#### Assignment:
A complete answer lists every line of the entries below where the string "switching" appears.

--- Stored data ---

`src/rtl/uart_pkg.sv`:
```
// Constants shared by the UART receiver, transmitter and the receive-side byte FIFO.
package uart_pkg;
  localparam int UART_DATA_W        = 8;
  localparam int UART_RX_FIFO_DEPTH = 16;
endpackage

```
`src/rtl/sync_fifo.sv`:
```
// Synchronous FIFO with first-word-fall-through read and occupancy count.
// A push while full is still accepted when a pop frees the slot in the same cycle.
module sync_fifo #(
  parameter int DATA_W = 8,
  parameter int DEPTH  = 16
) (
  input  logic                       clk,
  input  logic                       rst,
  input  logic                       push,
  input  logic [DATA_W-1:0]          push_data,
  input  logic                       pop_req,
  output logic                       out_valid,
  output logic [DATA_W-1:0]          out_data,
  output logic [$clog2(DEPTH):0]     count,
  output logic                       full,
  output logic                       empty,
  output logic                       dropped
);
  localparam int ADDR_W = $clog2(DEPTH);

  logic [DATA_W-1:0] mem_q [DEPTH];
  logic [ADDR_W-1:0] wr_ptr_q, wr_ptr_d;
  logic [ADDR_W-1:0] rd_ptr_q, rd_ptr_d;
  logic [ADDR_W:0]   count_q, count_d;
  logic              pop, wr_en;

  assign empty     = (count_q == '0);
  assign full      = (count_q == (ADDR_W+1)'(DEPTH));
  assign out_valid = ~empty;
  assign out_data  = mem_q[rd_ptr_q];
  assign count     = count_q;

  assign pop     = out_valid & pop_req;
  assign wr_en   = push & (~full | pop);
  assign dropped = push & full & ~pop;

  always_comb begin
    wr_ptr_d = wr_ptr_q;
    rd_ptr_d = rd_ptr_q;
    count_d  = count_q;
    if (wr_en) wr_ptr_d = wr_ptr_q + 1'b1;
    if (pop)   rd_ptr_d = rd_ptr_q + 1'b1;
    // Simultaneous accept and pop leaves occupancy unchanged.
    if (wr_en && !pop)      count_d = count_q + 1'b1;
    else if (!wr_en && pop) count_d = count_q - 1'b1;
  end

  always_ff @(posedge clk) begin
    if (rst) begin
      wr_ptr_q <= '0;
      rd_ptr_q <= '0;
      count_q  <= '0;
    end else begin
      wr_ptr_q <= wr_ptr_d;
      rd_ptr_q <= rd_ptr_d;
      count_q  <= count_d;
    end
  end

  // Storage is not reset; out_data is meaningless while empty.
  always_ff @(posedge clk) begin
    if (wr_en) mem_q[wr_ptr_q] <= push_data;
  end
endmodule

```
`src/rtl/uart_rx_fifo.sv`:
```
// Receive byte buffer: turns the receiver's level valid into one push per byte,
// buffers up to DEPTH bytes and keeps a sticky overflow flag for dropped bytes.
module uart_rx_fifo
  import uart_pkg::*;
#(
  parameter int DATA_W = UART_DATA_W,
  parameter int DEPTH  = UART_RX_FIFO_DEPTH
) (
  input  logic                   clk,
  input  logic                   rst,
  input  logic                   in_valid,
  input  logic [DATA_W-1:0]      in_data,
  output logic                   out_valid,
  output logic [DATA_W-1:0]      out_data,
  input  logic                   out_ready,
  output logic [$clog2(DEPTH):0] count,
  output logic                   full,
  output logic                   empty,
  output logic                   overflow,
  input  logic                   clr_overflow
);
  logic in_valid_q, in_valid_d;
  logic overflow_q, overflow_d;
  logic push, dropped;

  assign push       = in_valid & ~in_valid_q;
  assign in_valid_d = in_valid;
  assign overflow   = overflow_q;

  always_comb begin
    overflow_d = overflow_q;
    if (dropped)           overflow_d = 1'b1;
    else if (clr_overflow) overflow_d = 1'b0;
  end

  // in_valid_q resets high so a level already asserted at reset release is not a push.
  always_ff @(posedge clk) begin
    if (rst) begin
      in_valid_q <= 1'b1;
      overflow_q <= 1'b0;
    end else begin
      in_valid_q <= in_valid_d;
      overflow_q <= overflow_d;
    end
  end

  sync_fifo #(.DATA_W(DATA_W), .DEPTH(DEPTH)) u_fifo (
    .clk       (clk),
    .rst       (rst),
    .push      (push),
    .push_data (in_data),
    .pop_req   (out_ready),
    .out_valid (out_valid),
    .out_data  (out_data),
    .count     (count),
    .full      (full),
    .empty     (empty),
    .dropped   (dropped)
  );
endmodule

```
`config.mk`:
```
export PLATFORM = sky130hd
export DESIGN_NAME = uart_rx_fifo
export DESIGN_NICKNAME = d
export VERILOG_FILES = /design/src/rtl/uart_pkg.sv /design/src/rtl/sync_fifo.sv /design/src/rtl/uart_rx_fifo.sv
export SDC_FILE = /design/constraint.sdc
export NUM_CORES = 1
export LEC_CHECK = 0
export CAP_MARGIN = 20
export CORE_ASPECT_RATIO = 2
export CORE_MARGIN = 2
export CORE_UTILIZATION = 37
export CTS_CLUSTER_SIZE = 30
export DETAILED_ROUTE_END_ITERATION = 8
export PLACE_DENSITY_LB_ADDON = 0.05
export REMOVE_ABC_BUFFERS = 1
export SYNTH_ARGS = -nofsm -noshare
export SYNTH_HDL_FRONTEND = slang
export SYNTH_HIERARCHICAL = 1
export SYNTH_SLANG_ARGS = --single-unit
```
`constraint.sdc`:
```
create_clock -name clk -period 7.2 [get_ports clk]
set_clock_uncertainty 0.15 [all_clocks]
set_input_delay 1.44 -clock clk [delete_from_list [all_inputs] [get_ports clk]]
set_output_delay 1.44 -clock clk [all_outputs]
set_load 0.02 [all_outputs]
```
* Word-level counts from Yosys, hierarchy flattened *
Memory sizes are Yosys's and may differ from the RTL's. A register that Yosys moved wholly into a read port is not among the register bits.
Cells that the tools add are included.

word-level totals
  bits in writable memories = 128
  bits in registers = 15
  memories = 1
  output and inout port bits = 17
  input bits = 13

operators by class
  bitwise gates (word level) = 10
  muxes and demuxes = 8
  reductions and logical operators = 7
  $add $sub $neg = 4
  equality and inequality tests = 1

memory list
  name          depth  width  read ports  clocked after Yosys merged registers in  write ports  line             RTL
  u_fifo.mem_q  16     8      1           1                                        1            sync_fifo.sv:21  logic [DATA_W-1:0] mem_q [DEPTH];

operators with widths
  cell                 number
  $mux 5               2
  $add 4x1->4 const B  2
  $mux 4               2
  $add 5x1->5 const B  1
  $and 1x1->1          5
  $eq 5x5->1 const B   1
  $logic_not 5->1      1
  $sub 5x1->5 const B  1
  $mux 1               4
  $not 1->1            4
  $reduce_bool 2->1    2
  $logic_and 1x1->1    2
  $logic_not 1->1      2
  $or 1x1->1           1

* Logic depth before layout (Yosys ltp) *
Gate-level depths: netlist of run 1.

  word-level depth = 9
  depth in mapped cells = 11

* Cells and area by module *
Netlist of run 1, hierarchy kept.

by module, submodules not included
  module        cells an instance  area an instance (µm²)  sequential area each (µm²)  times used
  sync_fifo     315                5796.8                  4184.0                      1
  uart_rx_fifo  7                  71.3                    40.0                        1

* Least setup slack after synthesis of run 1 *
Ideal clock, no wire load.

  path kind = input -> register
  start = input port in_valid
  end = register u_fifo.count_q[4] (netlist: u_fifo/count[4])
  buffers on the path = 0
  cell stages on the path = 10
  required time = 6.929 ns
  setup slack = 3.528 ns
  arrival = 3.401 ns
  cell sequence = nor2b_1 -> o31ai_4 -> inv_1 -> ha_1 -> inv_1 -> fa_1 -> nand3_1 -> a211oi_1 -> a31oi_1 -> mux2_2

on the way
  cells in the longest elaborated chain, start to end = 5
  elaborated cells on any way between the ends = 7
  classes of those cells = mux (1); bitwise (2); reduce/logical (4)

ends and longest elaborated chain
  element                             line                RTL
  start, declared                     uart_rx_fifo.sv:11  input logic in_valid,
  $and 1x1->1 (*)                     uart_rx_fifo.sv:26  assign push = in_valid & ~in_valid_q;
  $and 1x1->1 (*)                     sync_fifo.sv:34     assign wr_en = push & (~full | pop);
  named net u_fifo.wr_en              sync_fifo.sv:25     logic pop, wr_en;
  $logic_not 1->1                     sync_fifo.sv:45     else if (!wr_en && pop) count_d = count_q - 1'b1;
  $logic_and 1x1->1                   sync_fifo.sv:45
  $reduce_bool 2->1 (no source line)  -
  end signal, assigned                sync_fifo.sv:56     count_q <= count_d;
  end, declared                       sync_fifo.sv:24     logic [ADDR_W:0] count_q, count_d;

Mark *: on every way through the listed nets, which the timed path passes. The rest lies on a longest branch.
A chain may end at the register's enable or synchronous reset.

==> results.toml, run 1 <==
[status]
status = "finished clean"

[critical_path]
max_stage_delay_ps = 590
reg2reg_depth = 10
required_ps = 5610
rrSetupSlack_ps = 3880
path_max_fanout = 32
criticalPathCategory = "register to primary output"
path_delay_family = "buffers and inverters"
arrival_ps = 2840
start_kind = "register"
cp.depth = 5
r2r-start = "u_fifo/count[0]$_SDFFE_PP0P_"
cp-end-kind = "primary output"
cp-endpoint = "out_data[6]"
r2r_end = "u_fifo/count[4]$_SDFFE_PP0P_"
crit_buf_inv = 2
critPathSlowestCell = "mux4_2"
crit_chain = "buf_4 > mux4_2 > a22oi_1 > nand2_1 > clkdlybuf4s50_1"

[timing]
hold_slack_ps = 337
setup_violations = 0
finalCritPeriodShare = 0.616
fin_crit_ps = 4430
setup_ws_ps = 2770
rsz0062_at_grt = "no"
worst_pin_slew_ps = 991
setup_tns_ps = 0
max_freq_mhz = 226
slew_headroom = 0.337
hold_violations = 0
finalMaxSlewViolations = 0

[placed_design]
portBuffers = 29
post-place-ws_ps = 2750
gp_congestion = 0.772
dp_hpwl_mm = 7.74

[die]
die-area_mm2 = 0.0169
core_mm2 = 0.0156
die_w_um = 93.1
die_h_um = 182
ioPinCount = 30
start_util = 0.376
rows = 65

[worst_hold_path]
holdCritStartpoint = "overflow$_SDFFE_PP0P_"
min_path_type = "register to register"
min_path_cells = 2

[global_routing]
grt_pass1_wl_mm = 18.7
grt_usage = 0.154
grt_pass1_vias = 3113
antenna_found_initial = 0
grt.overflow.total = 0
grt_max_degree = 33

[power_and_ir_drop]
pwr-share-comb = 0.231
ir_worst_vdd_mv = 0.169
power.density_mw_per_mm2 = 346
internal-power_uw = 1740
power_frac_clock = 0.365
swShare = 0.279
pwr-share-seq = 0.404
p_leak_uw = 0.00226
p_sw_uw = 675

[synthesis]
synth.distinct_cells = 40
synth.avg_cell_area_um2 = 18.2
synth_seq_cells = 147
synthTopCellsByArea = "edfxtp_1 (66%), mux4_2 (12%), dfxtp_1 (6.5%)"
async_flop_share = 0
synth.top_cell.area_share = 0.655
ys_warn_count = 6
ys_seq_area_frac = 0.720
synth_edf_count = 128
ys.flop_type = "edfxtp_1"
synth_cells = 322
synthesis.area_mm2 = 0.00587
yosys.area.top_type = "edfxtp_1"

[cts]
cts-resized-gates = 0
post_cts_buffers = 0
clock_latency_ps = 420
root_buffer = "clkbuf_16"
cts_buffers = 17
ctsHoldBuffers = 0
cts_tree = "done"
cts.sinks = 147
clkSlewWorstSetupHoldPaths_ps = 60
h-tree-depth = 4
clockBufferDepth = 2

[routing]
drt_iter0_markers = 233
wl_mm = 12.1
vias = 2914
ant_nets = 0
drc = 0
firstDrtPassIters = 4
drt-wirelength-per-cell_um = 21.2
via_per_inst = 5.10

[cells_and_area]
antenna_cells = 0
post-route-util = 0.447
nets = 380
drive_above_1_share = 0.211
area_growth_pct = 19.0

[flow_run]
cap_violations = 0
[worst min path at each step]
stage / to / slack [ps]
2_1_floorplan: register / 330
3_3_place_gp: overflow$_SDFFE_PP0P_ / 320
3_5_place_dp: overflow$_SDFFE_PP0P_ / 330
4_1_cts: overflow$_SDFFE_PP0P_ / 340
5_1_grt: overflow$_SDFFE_PP0P_ / 350
6_report: overflow$_SDFFE_PP0P_ / 340
[layer usage]
metal	share of wire	global-route usage
met1	0.42	0.193
met2	0.54	0.264
met3	0.025	0.0297
met4	0.012	0.0582
met5	0	0
[sequential cells by signal, summed over array words and instances, names as in the netlist, named ones only]
name and count:
in_valid_q 1, overflow 1, u_fifo/count 5, u_fifo/mem_q 128, u_fifo/rd_ptr_q 4, u_fifo/wr_ptr_q 4
[synth_stat cells (2+ instances only)]
master,n
and3_1,5
inv_1,7
nand2_1,13
a22oi_1,16
xnor2_1,2
buf_2,3
nor3_1,6
mux2i_1,3
nand2b_1,4
ha_1,9
or3_1,2
o211ai_1,2
dfxtp_1,19
nor2_1,24
and2_1,4
mux4_2,32
edfxtp_1,128
a21oi_1,4
xor2_1,5
clkbuf_1,10
nor3b_1,2
nor2b_1,3
buf_1,2
[per-stage QoR]
step | instances | area, µm² | total power (µW)
finish | 571 | 6980 | 2420
global route | 571 | 6980 | 2530
CTS | 571 | 6980 | 2450
detailed placement | 539 | 6390 | 1560
global placement | 539 | 6390 | 1550
floorplan | 306 | 5800 | 1370
[cell families after synthesis]
group	synth area share
AOI/OAI and AO/OA	0.0435
DFF	0.720
adders and majority gates	0.0226
xor gates and xnor gates	0.0104
muxes	0.130
buffers and inverters	0.0166
and+or+nand+nor	0.0571
[power groups by stage]
stage | clock network (µW) | logic (µW) | registers (µW)
6_report | 882 | 557 | 977
5_1_grt | 940 | 609 | 981
4_1_cts | 902 | 569 | 978
3_5_place_dp | 0 | 566 | 996
3_3_place_gp | 0 | 559 | 995
2_1_floorplan | 0 | 323 | 1050
[worst min-delay path, cell delays in order (launching register included)]
cell and delay (ps):
dfxtp_1 310, nand2b_1 80, a21oi_2 50
[final cells by class]
cell class | instances | area, µm²
Clock buffer | 18 | 429
Clock inverter | 14 | 165
Fill cell | 1391 | 8630
Inverter | 7 | 26.3
Multi-Input combinational cell | 152 | 1570
Sequential cell | 147 | 4230
Tap cell | 201 | 251
Timing Repair Buffer | 32 | 313
[cells in the final DEF (no fill, tap or decap), drive strengths merged, types with 6 or more instances in the layout]
| cell type | count |
|---|---|
| edfxtp | 128 |
| mux4 | 32 |
| clkdlybuf4s50 | 29 |
| nor2 | 24 |
| dfxtp | 19 |
| clkbuf | 18 |
| a22oi | 16 |
| inv | 15 |
| nand2 | 13 |
| ha | 9 |
| nor3 | 6 |
No activity file was read; power rests on OpenSTA's default activity.
==> run 2: changes to the inputs <==
- clock period: 7.2 -> 4.5 ns (I/O delays scaled with it)
==> results.toml, run 2 (same netlist as run 1, synthesis figures left out) <==
[cells_and_area]
stdcell_area_mm2 = 0.00696
layout_common_cells = "edfxtp_1 (128), mux4_2 (32), clkdlybuf4s50_1 (29), nor2_1 (24), dfxtp_1 (18)"
top_register = "u_fifo/mem_q"
post-route-util = 0.446
nets = 386
drive_above_1_share = 0.210
area_growth_pct = 18.6
antenna_cells = 0
largest_reg_flops = 128
layout_commonest_cell = "edfxtp_1"

[power_and_ir_drop]
power.density_mw_per_mm2 = 539
p_leak_uw = 0.00227
ir_worst_vdd_mv = 0.304

[cts]
cts_tree = "done"
ctsHoldBuffers = 0
h-tree-depth = 4
cts.sinks = 147
clock_latency_ps = 410
root_buffer = "clkbuf_16"
clkSlewWorstSetupHoldPaths_ps = 60
clockBufferDepth = 2
cts_buffers = 17
cts-resized-gates = 0
post_cts_buffers = 0

[placed_design]
dp_hpwl_mm = 7.93
post-place-ws_ps = 625
placed_area_mm2 = 0.00641
gp_congestion = 0.774
portBuffers = 29

[global_routing]
use_met3 = 0.0351
grt_most_used_layer = "met2"
grt_use_met1 = 0.189
met2_usage = 0.266
antenna_found_initial = 0
grt_usage = 0.154
grt_max_degree = 33
grt.overflow.total = 0
grt_pass1_wl_mm = 18.5
grt_pass1_vias = 3125

[timing]
hold_violations = 0
hold_slack_ps = 341
setup_tns_ps = 0
setup_violations = 0
finalMaxSlewViolations = 0
rsz0062_at_grt = "no"
fin_crit_ps = 3940
worst_pin_slew_ps = 974
finalCritPeriodShare = 0.876
setup_ws_ps = 558
max_freq_mhz = 254
slew_headroom = 0.349

[critical_path]
crit_buf_inv = 2
criticalPathCategory = "register to primary output"
critPathSlowestCell = "dfxtp_2"
r2r-start = "u_fifo/count[0]$_SDFFE_PP0P_"
arrival_ps = 2890
cp-end-kind = "primary output"
path_max_fanout = 12
path_delay_family = "buffers and inverters"
start_kind = "register"
max_stage_delay_ps = 620
crit_chain = "buf_4 > mux4_2 > a22oi_1 > nand2_1 > clkdlybuf4s50_1"
required_ps = 3450

[routing]
via_per_inst = 5.05
wl_mm = 11.9
firstDrtPassIters = 4
vias = 2914
ant_nets = 0
drt-wirelength-per-cell_um = 20.6
drt_iter0_markers = 139
drc = 0

[die]
start_util = 0.376
die-area_mm2 = 0.0169
die_w_um = 93.1
rows = 65
core_mm2 = 0.0156
die_h_um = 182
ioPinCount = 30

[worst_hold_path]
min_path_type = "register to register"
holdCritStartpoint = "overflow$_SDFFE_PP0P_"

[flow_run]
cap_violations = 0

[status]
status = "finished clean"
run 2: cell types whose count changed in the layout (fill, tap and decap cells not counted), sizes merged:
cell    previous run  this run
bufinv             2         0
clkinv             2         5
buf                3         9
inv               15        14
run 2: worst paths after layout:
kind,slack [ps],endpoint,cells after the start
min reg2reg,340,overflow$_SDFFE_PP0P_,2
max,560,out_data[2],5
min,340,overflow$_SDFFE_PP0P_,2
max reg2reg,1210,u_fifo/count[4]$_SDFFE_PP0P_,10
run 2: stage by stage:
step	instances	power, µW
2_1_floorplan	306	2200
3_3_place_gp	545	2490
3_5_place_dp	545	2510
4_1_cts	577	3800
5_1_grt	577	3930
6_report	577	3750
run 2: area by class of cell:
class / instances / area (µm²)
Multi-Input combinational cell: 152 / 1550
Inverter: 7 / 26.3
Tap cell: 201 / 251
Clock inverter: 14 / 121
Fill cell: 1444 / 8660
Clock buffer: 18 / 429
Timing Repair Buffer: 38 / 358
Sequential cell: 147 / 4230
run 2: routing by layer:
metal | vias up | wire length, µm
met3 | 8 | 255
met2 | 36 | 6490
met1 | 1509 | 4980
li1 | 1361 | -
met4 | 0 | 144
met5 | - | 0
run 2: power by group:
group | switching (µW) | internal, µW | leakage (µW)
combinational | 437 | 439 | 0.000698
sequential | 69.9 | 1520 | 0.00131
clock | 564 | 722 | 0.000266
total | 1070 | 2680 | 0.00227
run 2: worst register-to-register path: stages (launching register included):
cell      delay (ps)
dfxtp_1          380
or4_4            660
o31ai_4          420
inv_1             90
ha_1             220
inv_1            150
ha_1             290
a21oi_1          210
a211oi_1         100
a31oi_1          170
mux2_2           340
==> run 3: changes to the inputs <==
- ABC_AREA: not set -> 1
==> results.toml, run 3 <==
[synthesis]
synthTopCellsByArea = "edfxtp_1 (61%), nand2_1 (10%), dfxtp_1 (6.1%)"
synth.avg_cell_area_um2 = 10.4
synth_edf_count = 128
synth_most_common_cell = "nand2_1"
synth.distinct_cells = 26
synthesis.area_mm2 = 0.00626
synth_cells = 599
ys_seq_area_frac = 0.675
yosys-top-cells-count = "nand2_1 (166), edfxtp_1 (128), nor2_1 (79)"
ys_warn_count = 6
synth.top_cell.area_share = 0.614
async_flop_share = 0
ys.flop_type = "edfxtp_1"
yosys.area.top_type = "edfxtp_1"
synth_seq_cells = 147

[cells_and_area]
largest_reg_flops = 128
antenna_cells = 0
area_growth_pct = 19.8
drive_above_1_share = 0.0860
stdcell_area_mm2 = 0.00750
layout_common_cells = "nand2_1 (166), edfxtp_1 (128), nor2_1 (79), nand3_1 (64), inv_1 (48)"
nets = 661
layout_commonest_cell = "nand2_1"
top_register = "u_fifo/mem_q"

[global_routing]
grt_pass1_vias = 4353
grt_max_degree = 52
grt_pass1_wl_mm = 24.3
grt_usage = 0.190
antenna_found_initial = 0
grt.overflow.total = 0

[critical_path]
cp-endpoint = "out_data[6]"
cp.depth = 8
required_ps = 3450
critPathSlowestCell = "dfxtp_2"
crit_buf_inv = 3
reg2reg_depth = 13
max_stage_delay_ps = 650
r2r_end = "u_fifo/count[4]$_SDFFE_PP0P_"
crit_chain = "inv_2 > buf_12 > nand2_1 > nand3_1 > nand3_1 > nand3_1 > nand2_1 > clkdlybuf4s50_1"
path_common_cell = "nand3_1"
rrSetupSlack_ps = 1760
cp-end-kind = "primary output"
arrival_ps = 2660
path_delay_family = "buffers and inverters"
path_max_fanout = 43
criticalPathCategory = "register to primary output"
start_kind = "register"
r2r-start = "u_fifo/count[0]$_SDFFE_PP0P_"

[placed_design]
portBuffers = 29
dp_hpwl_mm = 10.5
gp_congestion = 0.805
placed_area_mm2 = 0.00684
post-place-ws_ps = 1060

[timing]
worst_pin_slew_ps = 793
setup_ws_ps = 789
slew_headroom = 0.469
finalCritPeriodShare = 0.825
rsz0062_at_grt = "no"
setup_violations = 0
setup_tns_ps = 0
max_freq_mhz = 269
hold_violations = 0
fin_crit_ps = 3710
finalMaxSlewViolations = 0
hold_slack_ps = 311

[cts]
clkSlewWorstSetupHoldPaths_ps = 60
h-tree-depth = 4
cts-resized-gates = 0
clock_latency_ps = 420
cts_buffers = 17
root_buffer = "clkbuf_16"
cts.sinks = 147
ctsHoldBuffers = 0
post_cts_buffers = 0
clockBufferDepth = 2
cts_tree = "done"

[die]
rows = 67
start_util = 0.375
die_w_um = 96.0
die-area_mm2 = 0.0180
die_h_um = 188
ioPinCount = 30
core_mm2 = 0.0167

[routing]
firstDrtPassIters = 7
vias = 4260
drt-wirelength-per-cell_um = 18.5
via_per_inst = 4.97
wl_mm = 15.9
ant_nets = 0
drc = 0
drt_iter0_markers = 244

[power_and_ir_drop]
power.density_mw_per_mm2 = 562
ir_worst_vdd_mv = 0.383
p_leak_uw = 0.00291

[worst_hold_path]
min_path_type = "register to register"

[flow_run]
cap_violations = 0

[status]
status = "finished clean"
## run 3: logic make-up (layout without fill, tap and decap cells)
kind of cell,Yosys count,in the layout,share of synthesized area
buf+inv,77,129,0.0510
flops,147,147,0.675
compound gates,45,45,0.0404
simple gates,316,316,0.207
fa+ha+maj,10,10,0.0212
xor+xnor,4,4,0.00560
## run 3: layer usage
layer | track usage | part of all wire | vias to the layer above
met5 | 0 | 0 | -
met4 | 0.0764 | 0.024 | 0
met3 | 0.0374 | 0.022 | 23
met2 | 0.354 | 0.57 | 72
met1 | 0.201 | 0.39 | 2078
li1 | - | - | 2087
## run 3: per-stage QoR
| stage | power, µW | cells | util |
|---|---|---|---|
| after floorplan | 2250 | 574 | - |
| after global placement | 2710 | 826 | 0.410 |
| after detailed placement | 2710 | 826 | 0.410 |
| after CTS | 4260 | 858 | 0.450 |
| after global routing | 4440 | 858 | 0.450 |
| final | 4220 | 858 | 0.450 |
## run 3: worst min path at each step
stage,start,slack (ps),endpoint,cells past startpoint
after floorplan,u_fifo/rd_ptr_q[3]$_SDFFE_PP0N_,310,register,2
after global placement,overflow$_SDFFE_PP0P_,300,overflow$_SDFFE_PP0P_,2
after detailed placement,overflow$_SDFFE_PP0P_,310,overflow$_SDFFE_PP0P_,2
after CTS,overflow$_SDFFE_PP0P_,320,overflow$_SDFFE_PP0P_,2
after global routing,overflow$_SDFFE_PP0P_,350,overflow$_SDFFE_PP0P_,2
final,overflow$_SDFFE_PP0P_,310,overflow$_SDFFE_PP0P_,2
## run 3: worst min-delay path: cells and delay by family, from the launching register on
| family | cells | cell delay (ps) |
|---|---|---|
| and+or+nand+nor | 1 | 60 |
| AOI/OAI and AO/OA | 1 | 50 |
| DFF | 1 | 300 |
## run 3: layout make-up
class | count | area (µm²)
Sequential cell | 147 | 4230
Multi-Input combinational cell | 375 | 1720
Clock buffer | 18 | 429
Tap cell | 207 | 259
Timing Repair Buffer | 45 | 448
Inverter | 52 | 195
Fill cell | 1576 | 9180
Clock inverter | 14 | 228
## run 3: where the power goes
part           internal, µW  switching [µW]
clock network           992             556
logic                   407             672
registers              1520            65.5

---

#### Task answer:
group | switching (µW) | internal, µW | leakage (µW)
part           internal, µW  switching [µW]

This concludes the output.